A imprensa profissional deveria servir como um porto-seguro contra os efeitos nocivos desse coquetel. Mas apenas recentemente está aprendendo a se posicionar nessa nova realidade informativa, depois de muita autocrítica, sofrimento e estudo. Lamentavelmente parte dela ainda não encontrou esse caminho ou deliberadamente se rendeu aos métodos questionáveis das redes sociais, em busca de audiência.
Esse é um embate desigual! A verdade muitas vezes produz notícias monótonas e até incômodas, pois ela é o que é. Já a mentira pode produzir conteúdos suculentos e alinhados com o que cada indivíduo deseja, pois não tem compromisso com os fatos.
É aí que a verdade sucumbe e os problemas se agigantam.
“Certezas” sobre o desconhecido
Esse acesso desmedido a informações boas e ruins, misturadas e sem identificação, nos dá “certezas” sobre tudo, como os bastidores da política, a melhor maneira de nos proteger de doenças e até a receita do bolo de fubá perfeito.
Que saudades do tempo em que éramos “apenas 200 milhões de técnicos de futebol”! Poderíamos estar agora debatendo na mesa de um bar os motivos da desclassificação do Brasil e do triunfo da Argentina na Copa do Mundo.
Tanta “certeza sobre tudo” nos torna intolerantes, alimentando inconscientemente esses monstros do cotidiano. A necessidade de se opinar em qualquer tema, mesmo sobre o que não temos ideia, pode transformar um singelo calango no Godzilla.
E aí salve-se quem puder!
Temos que identificar o tamanho real dos problemas e, para isso, precisamos de informações confiáveis. Elas definitivamente não vêm das redes sociais, e sim da escola, da ciência e da imprensa séria.
Nisso reside outro desafio dessa geração, pois os grupos de poder que se beneficiam da desinformação conseguiram plantar firmemente em parte da sociedade a ideia de que esses três agentes informativos não são confiáveis e devem até ser combatidos. Como toda atividade humana, eles não são perfeitos e têm seus interesses. Mas eles estão muito mais alinhados com as reais necessidades do público que estão as redes sociais ou aqueles que as usam para se beneficiar do caos.
Basta ver que, na semana passada, Elon Musk, que comprou recentemente o Twitter para (segundo ele), “garantir a liberdade de expressão na rede”, bloqueou na plataforma jornalistas que criticavam seus questionáveis métodos de gestão.
Impossível não recordar de Umberto Eco nessa hora. Em junho de 2015, ele disse que as redes sociais haviam dado voz a uma “legião de imbecis”, que antes “eram imediatamente calados, mas agora eles têm o mesmo direito à palavra que um Prêmio Nobel”. Para ele, “o drama da Internet é que ela promoveu o idiota da aldeia a portador da verdade.”

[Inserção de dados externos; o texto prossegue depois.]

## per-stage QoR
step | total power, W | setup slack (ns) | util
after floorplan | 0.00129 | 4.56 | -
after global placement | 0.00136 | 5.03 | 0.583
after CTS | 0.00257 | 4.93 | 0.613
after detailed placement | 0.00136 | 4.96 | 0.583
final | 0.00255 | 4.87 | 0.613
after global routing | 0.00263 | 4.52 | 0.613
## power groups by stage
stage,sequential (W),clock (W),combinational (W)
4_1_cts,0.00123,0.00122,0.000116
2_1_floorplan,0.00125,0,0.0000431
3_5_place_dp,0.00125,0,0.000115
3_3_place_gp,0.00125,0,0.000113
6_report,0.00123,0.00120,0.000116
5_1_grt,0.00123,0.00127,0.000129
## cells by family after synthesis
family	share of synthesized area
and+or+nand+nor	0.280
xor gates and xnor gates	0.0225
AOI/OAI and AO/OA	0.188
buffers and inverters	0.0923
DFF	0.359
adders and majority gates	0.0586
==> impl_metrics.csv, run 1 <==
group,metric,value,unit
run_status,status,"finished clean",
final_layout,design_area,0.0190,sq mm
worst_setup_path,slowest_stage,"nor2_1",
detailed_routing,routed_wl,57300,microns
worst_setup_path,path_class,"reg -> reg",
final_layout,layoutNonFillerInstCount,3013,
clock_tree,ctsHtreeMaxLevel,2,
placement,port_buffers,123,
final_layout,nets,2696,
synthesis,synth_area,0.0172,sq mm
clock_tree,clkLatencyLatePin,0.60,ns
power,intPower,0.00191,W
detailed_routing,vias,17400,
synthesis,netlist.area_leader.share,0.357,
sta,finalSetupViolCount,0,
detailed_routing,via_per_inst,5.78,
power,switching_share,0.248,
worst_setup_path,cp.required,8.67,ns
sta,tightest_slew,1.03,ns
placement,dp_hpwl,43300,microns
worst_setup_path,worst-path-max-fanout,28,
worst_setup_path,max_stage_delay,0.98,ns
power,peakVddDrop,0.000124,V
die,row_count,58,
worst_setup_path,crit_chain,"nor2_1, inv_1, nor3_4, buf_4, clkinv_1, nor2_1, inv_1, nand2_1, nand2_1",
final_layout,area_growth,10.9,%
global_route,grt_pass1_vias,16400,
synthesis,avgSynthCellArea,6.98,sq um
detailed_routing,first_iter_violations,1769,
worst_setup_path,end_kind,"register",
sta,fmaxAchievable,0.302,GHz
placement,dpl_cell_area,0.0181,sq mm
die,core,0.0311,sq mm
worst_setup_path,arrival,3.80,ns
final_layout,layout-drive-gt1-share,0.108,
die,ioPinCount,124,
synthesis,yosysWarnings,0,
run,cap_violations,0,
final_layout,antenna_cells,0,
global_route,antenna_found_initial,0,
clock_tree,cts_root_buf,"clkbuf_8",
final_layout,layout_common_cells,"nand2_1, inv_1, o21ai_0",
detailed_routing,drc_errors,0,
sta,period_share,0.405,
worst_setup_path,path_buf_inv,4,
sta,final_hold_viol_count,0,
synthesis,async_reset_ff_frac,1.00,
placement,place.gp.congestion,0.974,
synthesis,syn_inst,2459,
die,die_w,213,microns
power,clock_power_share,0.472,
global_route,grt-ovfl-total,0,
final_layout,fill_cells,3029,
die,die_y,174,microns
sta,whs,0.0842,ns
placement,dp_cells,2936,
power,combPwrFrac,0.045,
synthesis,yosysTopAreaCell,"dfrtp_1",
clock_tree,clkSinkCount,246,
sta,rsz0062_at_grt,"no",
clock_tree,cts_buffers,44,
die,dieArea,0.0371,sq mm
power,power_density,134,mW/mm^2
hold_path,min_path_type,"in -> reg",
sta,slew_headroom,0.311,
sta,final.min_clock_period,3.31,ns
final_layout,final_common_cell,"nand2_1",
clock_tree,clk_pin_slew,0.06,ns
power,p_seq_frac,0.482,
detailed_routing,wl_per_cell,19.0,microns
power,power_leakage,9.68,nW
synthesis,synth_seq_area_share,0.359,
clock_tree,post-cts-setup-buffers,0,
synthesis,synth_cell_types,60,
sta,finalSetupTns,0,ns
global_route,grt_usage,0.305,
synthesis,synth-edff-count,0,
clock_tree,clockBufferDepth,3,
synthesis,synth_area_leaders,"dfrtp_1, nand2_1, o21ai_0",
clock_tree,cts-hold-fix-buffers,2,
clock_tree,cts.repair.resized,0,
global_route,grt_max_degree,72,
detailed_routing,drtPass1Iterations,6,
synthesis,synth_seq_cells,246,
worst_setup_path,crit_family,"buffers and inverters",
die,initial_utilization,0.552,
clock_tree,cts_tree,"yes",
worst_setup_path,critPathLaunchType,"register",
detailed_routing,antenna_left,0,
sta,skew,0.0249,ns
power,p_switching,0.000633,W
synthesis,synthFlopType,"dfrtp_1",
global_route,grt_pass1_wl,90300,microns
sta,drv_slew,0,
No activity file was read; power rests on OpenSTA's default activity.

Quando Eco disse aquilo, as redes sociais eram muito mais saudáveis, antes de se tornar o atual espaço de manipulação e ódio. O escritor e filósofo italiano parecia ter antecipado todos esses problemas que estavam por vir.
Mas podemos reverter isso tudo!
O fim de ano é um momento de reflexão e de recomeço. É uma pena, mas os problemas não desaparecerão. Ainda assim, temos a oportunidade de dar menos ouvido a “idiotas da aldeia” e olhar os problemas com atenção. Se os virmos menores que o que realmente são, não daremos a eles a importância devida. Se os pintarmos maiores que a realidade, nunca destinaremos recursos e atenção suficientes para sua solução.
Unidos e com consciência e serenidade, podemos resolvê-los de maneira melhor e mais justa para todos.